If I understand the question correctly, there may or may not be two trip coils depending on specification. But, whether one or two trip coils the trip operation is always in response to the application of the tripping voltage to the trip coil. Two trip coils simply allow redundancy in the trip circuits. Close coils are totally separate, and I've not seen more than one per breaker.
 
On low voltage ACBs it is possible - although not common - to have a conventional tripping coil and an undervoltage release (UVR) which behaves like a dead man's handle: if power to the UVR coil is interrupted then the ACB will trip.

I have not seen an equivalent to the UVR coil for MV / HV applications - all the tripping coils I am familiar with are energise-to-trip. Dual-redundant coils are certainly available, and triple-redundant coils are sometimes seen on big transmission-class equipment.
 
We bought a piece of 15kV equipment that had a long lead time on it. It is a large power consumer, and was originally supposed to be fed through it's own main circuit breaker in a separate piece of switchgear. Time went on and they cut out this main bkr to save dollars. The thought is to trip the existing upstream device.

The drawings however for this piece of equipment have not been revised for this change w/o the main. The drawings show two trip circuits in their protection schemes. One is for currents/voltages/etc. The other for immediate conditions such as e-stops/high pressure etc. The latter though is "fail safe" and everything is wired so that its not closing a set of contacts, but opening any set in a long loop of alarms that in turn is connected to a 2nd trip coil.

My question is how to parallel both of these into a single trip signal to trip this upstream device. I suppose it would be easy enough with a relay...
 
Use a high integrity safety relay from Pilz or one of their competitors for the E-stop circuit. Use it to drop out a conventional trip & lockout (ANSI 86) relay. The process and C&I guys hate the close-to-trip designs we use, but the average trip & lockout relay is only a distant cousin of the average relay used in the C&I world.
 
It depends on which switchgear you have, some manufacturers do supply UVR coils for MV gear and it is a requirement for some embedded generator schemes as well as the usual shunt trip coil. Be careful using "Safety" relays in DC tripping circuts and carefully check the contact ratings for the unit you intend to use. I have seen systems where the equipment would not trip beacause the safety output contacts had welded in.
 
Two trip coils are provided in MV Ciruit breakers only if it is specified.The second trip coil may be operated by an alternate source of supply as a back up, either DC or AC.
 
Is this a fairly new concept - two trip coils in medium voltage breaker manufacture or the IEC standard?

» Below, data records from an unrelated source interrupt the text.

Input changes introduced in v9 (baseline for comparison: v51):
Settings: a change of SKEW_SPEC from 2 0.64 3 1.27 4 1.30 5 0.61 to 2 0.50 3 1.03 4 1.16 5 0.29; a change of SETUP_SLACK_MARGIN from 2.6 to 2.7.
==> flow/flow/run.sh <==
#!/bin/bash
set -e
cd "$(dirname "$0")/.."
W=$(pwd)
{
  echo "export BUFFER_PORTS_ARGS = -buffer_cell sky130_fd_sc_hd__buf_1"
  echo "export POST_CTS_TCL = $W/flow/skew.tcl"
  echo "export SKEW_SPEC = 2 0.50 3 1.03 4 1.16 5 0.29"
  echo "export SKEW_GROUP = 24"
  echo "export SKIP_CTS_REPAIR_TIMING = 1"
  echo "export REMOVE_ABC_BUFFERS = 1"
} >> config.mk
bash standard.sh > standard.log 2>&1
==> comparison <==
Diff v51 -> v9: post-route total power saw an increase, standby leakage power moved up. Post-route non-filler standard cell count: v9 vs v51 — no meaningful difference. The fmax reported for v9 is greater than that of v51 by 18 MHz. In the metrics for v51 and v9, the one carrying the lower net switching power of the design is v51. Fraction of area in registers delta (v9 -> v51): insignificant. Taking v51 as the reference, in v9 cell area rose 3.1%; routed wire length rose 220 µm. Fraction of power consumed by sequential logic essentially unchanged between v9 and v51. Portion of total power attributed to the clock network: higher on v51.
Background: an optimization exercise with open tools, aiming at small area, a short achievable clock period and few clock cycles per item. Do not read the settings as production practice.
The RTL was checked by simulation tests, not by an equivalence proof against the original design.

### flow/design.v
`default_nettype none
package sld_pkg;
  localparam int ChanCount   = 3;
  localparam int OutChannels = 3;
  localparam int MaskW       = 3;
  localparam int ChanIdxW    = (ChanCount > 1) ? $clog2(ChanCount) : 1;
  localparam int DutyW    = 10;
  localparam int PeriodW  = 11;
  localparam int SecondW  = 17;
  localparam int HourW    = 5;
  localparam int MinuteW  = 6;
  localparam int SecW     = 6;
  localparam int CfgIdxW  = 3;
  localparam int CfgDataW = 17;
  localparam int DivW     = DutyW + 1;
  localparam int DivSteps = DivW;
  localparam int DivCntW  = $clog2(DivSteps);
  localparam logic [DivW-1:0]    PeriodOffset  = 11'd430;
  localparam logic [PeriodW-1:0] PeriodBias    = 11'd10;
  localparam logic [PeriodW-1:0] StartPeriod   = 11'd9;
  localparam logic [SecondW-1:0] SecsPerHour   = 17'd3600;
  localparam logic [SecondW-1:0] SecsPerMinute = 17'd60;
  localparam logic [DutyW-1:0]   DivisorReset  = 10'd10;
  localparam logic [DutyW-1:0]   StepReset     = 10'd10;
  localparam logic FuncTime   = 1'b0;
  localparam logic FuncExpiry = 1'b1;
  typedef enum logic [CfgIdxW-1:0] {
    CFG_TARGET_CH1   = 3'd0,
    CFG_TARGET_CH2   = 3'd1,
    CFG_TARGET_CH3   = 3'd2,
    CFG_WIN_START    = 3'd3,
    CFG_WIN_STOP     = 3'd4,
    CFG_SMOOTH       = 3'd5,
    CFG_DIVISOR      = 3'd6,
    CFG_RAMP_STEP    = 3'd7
  } cfg_idx_e;
  typedef struct packed {
    logic               func;
    logic [HourW-1:0]   time_hour;
    logic [MinuteW-1:0] time_minute;
    logic [SecW-1:0]    time_second;
    logic [MaskW-1:0]   expired_mask;
  } sld_in_t;
  typedef struct packed {
    logic [DutyW-1:0]   duty_ch1;
    logic [DutyW-1:0]   duty_ch2;
    logic [DutyW-1:0]   duty_ch3;
    logic [PeriodW-1:0] period_ch1;
    logic [PeriodW-1:0] period_ch2;
    logic [PeriodW-1:0] period_ch3;
    logic               ramp_timer_on;
    logic               pwm_on;
    logic               window_active;
  } sld_out_t;
  typedef struct packed {
    logic load;
    logic apply;
    logic div_start;
    logic div_step;
    logic div_last;
    logic emit;
  } sld_cmd_t;
  typedef struct packed {
    logic pend_any;
    logic out_free;
  } sld_stat_t;
endpackage
`default_nettype wire
`default_nettype none
module sld_tracker (
  input  logic        clk_i,
  input  logic        rst_ni,
  input  logic        inval_i,     
  input  logic [9:0]  v_i,         
  input  logic [9:0]  d_i,         
  input  logic        upd_i,       
  input  logic [9:0]  addend_i,    
  input  logic [10:0] qadd_i,      
  output logic        valid_o,
  output logic [10:0] per_o        
);
  logic [9:0]  r_q;
  logic [10:0] q_q;
  logic        valid_q, busy_q;
  logic [3:0]  cnt_q;
  logic [10:0] x, xs;
  logic        ge;
  logic [10:0] qn;
  assign x  = busy_q ? {r_q, q_q[10]} : ({1'b0, r_q} + {1'b0, addend_i});
  assign ge = x >= {1'b0, d_i};
  assign xs = x - {1'b0, d_i};
  assign qn = q_q + qadd_i + {10'd0, ge};
  assign per_o   = qn + 11'd10;
  assign valid_o = valid_q;
  always_ff @(posedge clk_i or negedge rst_ni) begin
    if (!rst_ni) begin
      valid_q <= 1'b0;
      busy_q  <= 1'b0;
      cnt_q   <= '0;
    end else if (inval_i) begin
      valid_q <= 1'b0;
      busy_q  <= 1'b0;
    end else if (busy_q) begin
      cnt_q <= cnt_q + 4'd1;
      if (cnt_q == 4'd10) begin
        busy_q  <= 1'b0;
        valid_q <= 1'b1;
      end
    end else if (!valid_q) begin
      busy_q <= 1'b1;
      cnt_q  <= '0;
    end
  end
  always_ff @(posedge clk_i) begin
    if (!inval_i) begin
      if (busy_q) begin
        r_q <= ge ? xs[9:0] : x[9:0];
        q_q <= {q_q[9:0], ge};
      end else if (!valid_q) begin
        r_q <= '0;
        q_q <= {1'b0, v_i} + 11'd430;
      end else if (upd_i) begin
        r_q <= ge ? xs[9:0] : x[9:0];
        q_q <= qn;
      end
    end
  end
endmodule
`default_nettype wire
`default_nettype none
import sld_pkg::*;
module scheduled_led_soft_ramp_dimmer_core (
  input  logic                clk_i,
  input  logic                rst_ni,
  input  logic                cfg_we_i,
  input  logic [CfgIdxW-1:0]  cfg_idx_i,
  input  logic [CfgDataW-1:0] cfg_wdata_i,
  input  logic                in_valid_i,
  output logic                in_ready_o,
  input  logic [20:0]         in_data_i,
  output logic                out_valid_o,
  input  logic                out_ready_i,
  output logic [65:0]         out_data_o
);
  logic [2:0][9:0] tgt_q;
  logic [16:0]     wstart_q, wstop_q;
  logic            smooth_q;
  logic [9:0]      dv_q;      
  logic [9:0]      step_q;
  always_ff @(posedge clk_i or negedge rst_ni) begin
    if (!rst_ni) begin
      tgt_q    <= '0;
      wstart_q <= '0;
      wstop_q  <= '0;
      smooth_q <= 1'b0;
      dv_q     <= DivisorReset;
      step_q   <= StepReset;
    end else if (cfg_we_i) begin
      case (cfg_idx_i)
        3'd0: tgt_q[0] <= cfg_wdata_i[9:0];
        3'd1: tgt_q[1] <= cfg_wdata_i[9:0];
        3'd2: tgt_q[2] <= cfg_wdata_i[9:0];
        3'd3: wstart_q <= cfg_wdata_i;
        3'd4: wstop_q  <= cfg_wdata_i;
        3'd5: smooth_q <= cfg_wdata_i[0];
        3'd6: dv_q     <= (cfg_wdata_i[9:0] == 10'd0) ? 10'd1 : cfg_wdata_i[9:0];
        default: step_q <= cfg_wdata_i[9:0];
      endcase
    end
  end
  logic wr_div, wr_step;
  logic [2:0] wr_tgt;
  assign wr_div  = cfg_we_i && (cfg_idx_i == 3'd6);
  assign wr_step = cfg_we_i && (cfg_idx_i == 3'd7);
  assign wr_tgt  = {cfg_we_i && (cfg_idx_i == 3'd2),
                    cfg_we_i && (cfg_idx_i == 3'd1),
                    cfg_we_i && (cfg_idx_i == 3'd0)};
  logic [16:0] now_sec;
  logic        in_win;
  logic [4:0]  ent_in;      
  logic [4:0]  e0_q, e1_q;
  logic [1:0]  cnt_q;
  logic        take, go;
  assign now_sec = {12'd0, in_data_i[19:15]} * 17'd3600
                 + {11'd0, in_data_i[14:9]} * 17'd60
                 + {11'd0, in_data_i[8:3]};
  assign in_win  = (now_sec >= wstart_q) && (now_sec < wstop_q);
  assign ent_in  = {in_data_i[20], in_data_i[2:0], in_win};
  assign in_ready_o = !cnt_q[1];
  assign take       = in_valid_i && !cnt_q[1];
  always_ff @(posedge clk_i or negedge rst_ni) begin
    if (!rst_ni) begin
      cnt_q <= '0;
    end else begin
      cnt_q <= cnt_q + {1'b0, take} - {1'b0, go};
    end
  end
  always_ff @(posedge clk_i) begin
    if (go) begin
      e0_q <= (cnt_q[1]) ? e1_q : ent_in;
      if (take) e1_q <= ent_in;
    end else if (take) begin
      if (cnt_q == 2'd0) e0_q <= ent_in;
      else               e1_q <= ent_in;
    end
  end
  logic       h_func, h_win;
  logic [2:0] h_mask;
  assign h_func = e0_q[4];
  assign h_mask = e0_q[3:1];
  assign h_win  = e0_q[0];
  logic [9:0] sq_q, sr_q;
  logic       svalid_q, sbusy_q;
  logic [3:0] scnt_q;
  logic [10:0] s_x, s_xs;
  logic        s_ge;
  assign s_x  = {sr_q, sq_q[9]};
  assign s_ge = s_x >= {1'b0, dv_q};
  assign s_xs = s_x - {1'b0, dv_q};
  always_ff @(posedge clk_i or negedge rst_ni) begin
    if (!rst_ni) begin
      svalid_q <= 1'b0;
      sbusy_q  <= 1'b0;
      scnt_q   <= '0;
    end else if (wr_div || wr_step) begin
      svalid_q <= 1'b0;
      sbusy_q  <= 1'b0;
    end else if (sbusy_q) begin
      scnt_q <= scnt_q + 4'd1;
      if (scnt_q == 4'd9) begin
        sbusy_q  <= 1'b0;
        svalid_q <= 1'b1;
      end
    end else if (!svalid_q) begin
      sbusy_q <= 1'b1;
      scnt_q  <= '0;
    end
  end
  always_ff @(posedge clk_i) begin
    if (!(wr_div || wr_step)) begin
      if (sbusy_q) begin
        sr_q <= s_ge ? s_xs[9:0] : s_x[9:0];
        sq_q <= {sq_q[8:0], s_ge};
      end else if (!svalid_q) begin
        sr_q <= '0;
        sq_q <= step_q;
      end
    end
  end
  logic            powered_q, run_q, oen_q;
  logic [2:0][9:0] cur_q, dst_q, app_q;
  logic [2:0][10:0] per_q;
  logic [2:0]      done_q;
  logic            powered_d, run_d, oen_d;
  logic [2:0][9:0] cur_d, dst_d, app_d;
  logic [2:0][10:0] per_d;
  logic [2:0]      done_d;
  logic [2:0]       t_valid, t_inval, t_upd;
  logic [2:0][9:0]  t_v;
  logic [2:0][10:0] t_per;
  logic [9:0]       addend;
  logic [10:0]      qadd;
  assign addend = powered_q ? sr_q : (dv_q - sr_q);
  assign qadd   = powered_q ? {1'b0, sq_q} : ~{1'b0, sq_q};
  logic [2:0]       at_dst, moving, need;
  logic [2:0][10:0] up_sum;
  logic [2:0]       up_clamp, dn_zero;
  logic             stall;
  always_comb begin
    for (int i = 0; i < 3; i++) begin
      at_dst[i]   = cur_q[i] == dst_q[i];
      moving[i]   = powered_q ? !at_dst[i] : (cur_q[i] != 10'd0);
      up_sum[i]   = {1'b0, cur_q[i]} + {1'b0, step_q};
      up_clamp[i] = up_sum[i] >= {1'b0, dst_q[i]};
      dn_zero[i]  = cur_q[i] <= step_q;
      t_v[i]      = (powered_q && at_dst[i]) ? tgt_q[i] : cur_q[i];
    end
  end
  assign need  = h_mask & moving & ~(t_valid & {3{svalid_q}});
  assign stall = h_func && run_q && (need != 3'b0);
  assign go    = (cnt_q != 2'd0) && (!out_valid_o || out_ready_i) && !stall;
  always_comb begin
    logic all_fin;
    powered_d = powered_q;
    run_d     = run_q;
    oen_d     = oen_q;
    cur_d     = cur_q;
    dst_d     = dst_q;
    app_d     = app_q;
    per_d     = per_q;
    done_d    = done_q;
    t_inval   = {3{wr_div}} | wr_tgt;
    t_upd     = '0;
    all_fin   = 1'b1;
    if (go) begin
      if (!h_func) begin
        if (h_win && !powered_q) begin
          powered_d = 1'b1;
          if (smooth_q) begin
            for (int i = 0; i < 3; i++) begin
              cur_d[i]  = '0;
              per_d[i]  = StartPeriod;
              done_d[i] = 1'b0;
              dst_d[i]  = tgt_q[i];
            end
            run_d   = 1'b1;
            t_inval = 3'b111;
          end else begin
            run_d = 1'b0;
            app_d = tgt_q;
            oen_d = 1'b1;
            t_inval = t_inval | at_dst;
          end
        end else if (!h_win && powered_q) begin
          powered_d = 1'b0;
          if (smooth_q) begin
            for (int i = 0; i < 3; i++) begin
              if (at_dst[i]) cur_d[i] = tgt_q[i];
              dst_d[i]  = '0;
              done_d[i] = 1'b1;
            end
            run_d = 1'b1;
          end else begin
            run_d = 1'b0;
            oen_d = 1'b0;
            app_d = '0;
            t_inval = t_inval | at_dst;
          end
        end
      end else if (run_q) begin
        for (int i = 0; i < 3; i++) begin
          if (h_mask[i]) begin
            if (powered_q) begin
              if (up_clamp[i]) begin
                cur_d[i]  = dst_q[i];
                done_d[i] = 1'b1;
                if (!at_dst[i]) t_inval[i] = 1'b1;
              end else begin
                cur_d[i] = up_sum[i][9:0];
                per_d[i] = t_per[i];
                t_upd[i] = 1'b1;
              end
            end else begin
              if (dn_zero[i]) begin
                cur_d[i]  = '0;
                done_d[i] = 1'b0;
                if (moving[i]) t_inval[i] = 1'b1;
              end else begin
                cur_d[i] = cur_q[i] - step_q;
                per_d[i] = t_per[i];
                t_upd[i] = 1'b1;
              end
            end
            app_d[i] = cur_d[i];
            oen_d    = 1'b1;
          end
          if (powered_q ? !done_d[i] : done_d[i]) all_fin = 1'b0;
        end
        if (all_fin) begin
          run_d = 1'b0;
          if (!powered_q) begin
            oen_d = 1'b0;
            app_d = '0;
          end
        end
      end
    end
  end
  always_ff @(posedge clk_i or negedge rst_ni) begin
    if (!rst_ni) begin
      powered_q <= 1'b0;
      run_q     <= 1'b0;
      oen_q     <= 1'b0;
      cur_q     <= '0;
      dst_q     <= '0;
      app_q     <= '0;
      per_q     <= {3{StartPeriod}};
      done_q    <= '0;
    end else begin
      powered_q <= powered_d;
      run_q     <= run_d;
      oen_q     <= oen_d;
      cur_q     <= cur_d;
      dst_q     <= dst_d;
      app_q     <= app_d;
      per_q     <= per_d;
      done_q    <= done_d;
    end
  end
  for (genvar i = 0; i < 3; i++) begin : g_trk
    sld_tracker u_trk (
      .clk_i    (clk_i),
      .rst_ni   (rst_ni),
      .inval_i  (t_inval[i]),
      .v_i      (t_v[i]),
      .d_i      (dv_q),
      .upd_i    (t_upd[i]),
      .addend_i (addend),
      .qadd_i   (qadd),
      .valid_o  (t_valid[i]),
      .per_o    (t_per[i])
    );
  end
  logic out_valid_q;
  always_ff @(posedge clk_i or negedge rst_ni) begin
    if (!rst_ni)          out_valid_q <= 1'b0;
    else if (go)          out_valid_q <= 1'b1;
    else if (out_ready_i) out_valid_q <= 1'b0;
  end
  assign out_valid_o = out_valid_q;
  assign out_data_o  = {app_q[0], app_q[1], app_q[2],
                        per_q[0], per_q[1], per_q[2],
                        run_q, oen_q, powered_q};
endmodule
`default_nettype wire
### flow/run.sh
#!/bin/bash
# synth_recipe.tcl (not shown) runs the flow's synth.tcl, then flattens the netlist and writes it again
# the make line also repeats each setting of config.mk as NAME=value (left out here)
make -C /OpenROAD-flow-scripts/flow DESIGN_CONFIG=/design/flow/config.mk WORK_HOME=/design/flow/orfs CLKGATE_MAP_FILE= SYNTH_SCRIPT=/design/flow/synth_recipe.tcl finish
### flow/config.mk
export PLATFORM = sky130hd
export DESIGN_NAME = scheduled_led_soft_ramp_dimmer_core
export DESIGN_NICKNAME = scheduled_led_soft_ramp_dimmer_core
export VERILOG_FILES = /design/flow/design.v
export SDC_FILE = /design/flow/constraint.sdc
export NUM_CORES = 4
export LEC_CHECK = 0
export CAP_MARGIN = 20
export CORE_MARGIN = 2
export CORE_UTILIZATION = 40
export SLEW_MARGIN = 20
### flow/constraint.sdc
create_clock -name core_clock -period 10.0 [get_ports {clk_i}]
set_input_delay 2.0000 -clock core_clock [delete_from_list [all_inputs] [get_ports {clk_i}]]
set_output_delay 2.0000 -clock core_clock [all_outputs]
set_load 0.01 [all_outputs]
==> run notes <==
-- layout make-up --
cell class	instances	share of cell area, %
clock buffers	48	3.44
inverters	247	2.92
multi-input cells	2465	56.9
well taps	940	3.70
flip-flops and latches	334	27.8
diodes	3	0.0236
clock inverters	25	0.733
repair buffers	151	4.47
-- cells in the mapped netlist (42+ instances only) --
cell	number	area, sq um
mux2i_1	68	681
xnor2_1	129	1130
dfrtp_1	231	5780
edfxtp_1	93	2790
nor2_1	176	661
nand3_1	83	415
nor3_1	70	350
a21oi_1	183	916
inv_1	245	920
nor2b_1	42	263
xor2_1	85	744
clkbuf_1	95	357
mux2_2	74	833
o21ai_0	194	971
ha_1	303	3790
nand2_1	311	1170
a21o_1	45	338
-- flip-flops by register name, indices dropped and copies added (netlist names), 12 cells and up --
signal / cells
g_trk.u_trk.q_q: 33
cur_q: 30
app_q: 30
wstop_q: 17
dst_q: 30
per_q: 33
wstart_q: 17
g_trk.u_trk.cnt_q: 12
g_trk.u_trk.r_q: 30
tgt_q: 30
-- cell families (layout without fill, tap and decap cells) --
logic type	count (synthesis)	after routing	share of synthesized area, %
AO/OA/AOI/OAI	838	838	19.5
XOR/XNOR	214	214	6.60
adder cells (fa/ha/maj)	338	338	15.8
buffers and inverters	389	471	5.52
flip-flops	334	334	31.1
multiplexers	142	142	5.33
other	0	3	0
AND/OR/NAND/NOR	933	933	16.1
-- worst paths after layout --
kind / end / slack [ns] / startpoint / cells after the start
min reg2reg: per_q[14] / 0.46 / per_q[14] / 2
max in group asynchronous: powered_q / 6.72 / rst_ni / 3
min: per_q[14] / 0.46 / per_q[14] / 2
max: g_trk[0].u_trk.q_q[10] / 1.60 / dv_q[1] / 32
min in group asynchronous: app_q[12] / 1.34 / rst_ni / 1
max reg2reg: g_trk[0].u_trk.q_q[10] / 1.60 / dv_q[1] / 32
-- through the flow --
stage          instance area (sq um)
6_report                       31800
5_1_grt                        31800
4_1_cts                        31700
3_5_place_dp                   30400
3_3_place_gp                   30400
2_1_floorplan                  28400
-- layer usage --
layer / up-vias / track usage (%) / share of wire [%] / wire, um
li1: 11650 / - / - / -
met1: 11815 / 33.5 / 44 / 40400
met2: 775 / 40.4 / 46 / 42300
met3: 140 / 3.78 / 6.4 / 5840
met4: 2 / 7.33 / 3.1 / 2800
met5: - / 0 / 0.014 / 13
-- worst max-delay path: cells and delay by family, from the launching register on --
| family | cells | cell delay, ns |
|---|---|---|
| buf+inv | 2 | 0.32 |
| fa+ha+maj | 5 | 2.01 |
| flops | 1 | 0.56 |
| simple gates | 4 | 0.61 |
| compound gates | 19 | 4.42 |
| xor+xnor | 2 | 0.21 |
==> summary.txt <==
Synth
  • Number of flops mapped to enable cells by yosys: 93
  • Cell area after synthesis: 28400 sq um
  • Synth cell types: 89
  • Post-synthesis sequential area ratio: 31.1%
  • Async S/R FF share, synth: 72.2%
  • Predominant post-synthesis flop cell: dfrtp_1
  • Synth warnings: 2
  • Synth Instances: 3188
  • Syn nets: 3572
  • Syn Area/Cell: 8.90 sq um
  • Yosys reg bits: 334

Placement
  • IO buf count: 113
  • Hpwl dp: 68400 um
  • Post-placement worst setup slack: 1.77 ns
  • Gpl congestion: 0.934
  • Placed cell count: 4137

Clock network
  • Root buffer cell: clkbuf_16
  • CTS H-tree lvls: 2
  • CTS clk-pin slew, worst paths: 0.06 ns
  • Post-CTS Setup Inserts: 0
  • Post-cts resize count: 0
  • Clock Path Buffers: 3
  • Clk sinks: 334
  • CTS tree: done
  • CTS Buf Count: 40
  • Clk Latency, worst-skew pair: 0.59 ns
  • Post-CTS Hold Fix Bufs: 0

Route
  • DRC: 0
  • Drt total wl: 91300 um
  • Vias post-DR: 24382
  • DRT iter0 DRCs: 2172
  • Wire per inst: 21.7 um
  • Via density: 5.79
  • Routed Antenna Nets: 0
  • Pre-antenna DRT Iters: 6

GRT
  • Overall routing resource usage: 24.6%
  • Overflow left after global routing: 0
  • Vias in the first global route: 23553
  • Global-route wire length before repair: 141000 um
  • Antenna violations before repair: 4
  • Pin count of the biggest net entering global routing: 68

Finish
  • Fin util: 45.3%
  • Final cell count without fillers: 4213
  • Commonest cells after routing, fill and taps aside: nand2_1, ha_1, inv_1
  • Fill cell count: 6970
  • Area Overhead vs Synth: 11.9%
  • Register Area: 8840 sq um
  • Layout Nets: 3623
  • Fraction of layout cells with a size suffix above 1: 7.55%
  • Area of the multi-input gates: 18100 sq um
  • Commonest non-fill, non-tap cell in the layout: nand2_1

Floorplanning
  • Total core area: 70100 sq um
  • Initial core utilization: 40.5%
  • Cell Rows: 97
  • Chip width: 270 um
  • Top Ports: 114
  • Die area: 73100 sq um
  • Die Y: 270 um

Timing
  • Final hold vios: 0
  • Fin crit period: 8.40 ns
  • RSZ-0062 raised after global routing: false
  • Layout Skew: 0.0342 ns
  • Hold Slack: 0.459 ns
  • TNS Setup: 0 ns
  • FMAX: 0.119 GHz
  • Setup violations, final: 0
  • Fin. max-slew vios: 0
  • Slew @ Worst Pin: 1.00 ns
  • Setup slack after layout: 1.60 ns
  • Period utilisation layout: 84.0%
  • Worst slew margin: 31.5%

Setup path
  • Required @ worst endpoint: 10.31 ns
  • Slowest cell on crit path: o31ai_1
  • Worst EP arrival: 8.72 ns
  • Critical path peak fanout: 9
  • CP startpoint kind: flip-flop
  • Max incr delay on CP: 0.79 ns
  • Critical path class: flip-flop to flip-flop
  • Crit. End Element: flip-flop

Status
  • Outcome: no timing/DRC/antenna violations

Flow run
  • Max cap viols: 0

Min path
  • HP Class: flip-flop to flip-flop
Testbench counts, summed over its fixed seeds: cycles 4,728, items 3,822.

[re-timing with driven ports]
The flow's constraints put no driver on any port. The routed layout listed below was extracted and timed again, unchanged, in two steps. Step 1 (the two cells are an assumption about what drives the block):
set clk [get_ports {clk_i}]
set_driving_cell -lib_cell sky130_fd_sc_hd__clkbuf_16 $clk
set_driving_cell -lib_cell sky130_fd_sc_hd__buf_2 [delete_from_list [all_inputs] $clk]
Step 2 also shifts input and output timing later by t, the mid clock arrival at the registers, as if the neighbouring blocks saw the same clock. a / b / c = no drivers / after step 1 / after step 2; a / b = the first two.
t, ns: 0.638
setup WS [ns]: 1.595 / 1.595 / 1.595
latest minus earliest clock arrival (ns): 0.034 / 0.034
worst register clock-pin slew, ns: 0.07 / 0.07
cell pins on the clock port's net: 1
After both steps this run still meets setup and hold. The setup slack of this run moves by 0.000 ns with the drivers and by 0.000 ns with both steps.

We bought a major piece of equipment from an overseas vendor and they claim this is the IEC standard design.

We are connecting our equipment to a system that is ultimately protected by an outdoor oil circuit breaker of 1970's vintage and I only see one trip coil. I just wonder if it is worth investigating adding this fail safe second trip coil...?
 
Working from my own exposure here in the USA, dual trip coils used to be rare outside of HV transmission equipment. In that application, with primary and backup protection, two trip paths and cross-tripping schemes were used.

I am not speaking of the undervoltage trip device employed by some manufacturers, used to open breakers in motor service, etc. I am talking about a separate trip coil that when energized will open the breaker.

In heavy industry, I saw very few companies specify dual trip coils, even in critical equipment installations. If you're going to use a second trip coil, what factors are you employing to make it worthwhile? Separate trip power source? Protective device completely isolated from the primary trip device?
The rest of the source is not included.